Uterine decidualization supports embryo implantation and placentation, as well as subsequent events that maintain a successful pregnancy together [22]. Recent research suggests that endometrial receptivity rather than embryo quality is a key factor restricting successful pregnancy after FET. HRTs or NCs which were usually used for the endometrial preparation [23] can be observed as an important factor affecting the pregnancy rate of FET. In order to eliminate the impact of hormone supplementation, our study focuses on infertile women who underwent FET with natural cycles and aims to evaluate the association between E2 levels and clinical outcomes.
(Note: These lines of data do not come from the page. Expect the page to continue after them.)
## config.mk

```make
export PLATFORM = sky130hd
export DESIGN_NAME = player_input_router
export DESIGN_NICKNAME = d
export VERILOG_FILES = /design/src/rtl/player_input_router_pkg.sv /design/src/rtl/player_input_router_key_repeat_fsm.sv /design/src/rtl/player_input_router.sv
export SDC_FILE = /design/constraint.sdc
export NUM_CORES = 1
export LEC_CHECK = 0
export CORE_MARGIN = 4
export CORE_UTILIZATION = 40
export DETAILED_ROUTE_END_ITERATION = 12
export PLACE_DENSITY = 0.69
export RECOVER_POWER = 50
export SLEW_MARGIN = 20
export SYNTH_ARGS = -nofsm -noshare
export SYNTH_HDL_FRONTEND = slang
export SYNTH_SLANG_ARGS = --single-unit
```

## constraint.sdc

```tcl
create_clock -name Clk -period 5.96 [get_ports Clk]
set_clock_uncertainty 0.2 [all_clocks]
set_input_delay 1.192 -clock Clk [delete_from_list [all_inputs] [get_ports Clk]]
set_output_delay 1.192 -clock Clk [all_outputs]
set_load 0.01 [all_outputs]
```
To date, limited research has explored the relationship between pregnancy outcomes and E2 levels on day 12 following FET with NCs. In this retrospective cohort study, we examined the correlation between E2 levels and clinical outcomes in infertile women undergoing FET with NCs. Additionally, we established E2 cutoff values that, when combined with β-hCG levels on day 12 following FET with NCs, can be used to assess both positive and negative pregnancy outcomes. Our findings indicate that E2 levels were significantly higher in the clinical pregnancy group compared to the biochemical pregnancy group on day 12 following FET with NCs, suggesting a potential correlation between E2 levels and clinical outcomes. Lower E2 levels may potentially affect endometrial gland development and maturation, leading to a decrease in clinical pregnancy rates. By evaluating serum E2 levels alongside β-hCG levels on day 12 post-FET, healthcare providers can enhance outcome predictions and customize treatment plans for patients. This approach may also lead to a reduction in patient visits and clinical serum hormone tests, ultimately decreasing psychological stress.

Although our study effectively establishes a correlation between E2 levels and clinical pregnancy outcomes in infertile women undergoing FET with NCs, there are deficiencies in our research. There are limitations inherent in its retrospective design which weaken its statistical power. Additionally, the specific thresholds for elevated E2 levels affecting endometrial receptivity remain uncertain.

Conclusion

Our findings suggest that there is a significant difference in serum E2 levels between biochemical and clinical pregnancies following FET with NCs, and we have proposed E2 cutoff values for predicting clinical pregnancy in this context. The results of our retrospective cohort study indicate that the cutoff value of E2 for predicting clinical pregnancy with acceptable sensitivity and specificity is 129.25 pg/mL for CE Group and 174.45 pg/mL for B Group.

In conclusion, incorporating both early E2 and β-hCG levels on day 12 post-FET may serve as a predictive tool for assessing both positive and adverse pregnancy outcomes in FET with natural cycles. These findings suggest that in addition to serum β-hCG concentrations on day 12, serum E2 levels on the same day can also be indicative of clinical pregnancy following FET with NCs. Furthermore, both serum E2 and β-hCG levels on day 12 are equally valuable in predicting clinical pregnancies, showing a significant correlation between them. Therefore, integrating day 12 E2 levels into routine follow-up protocols may be beneficial.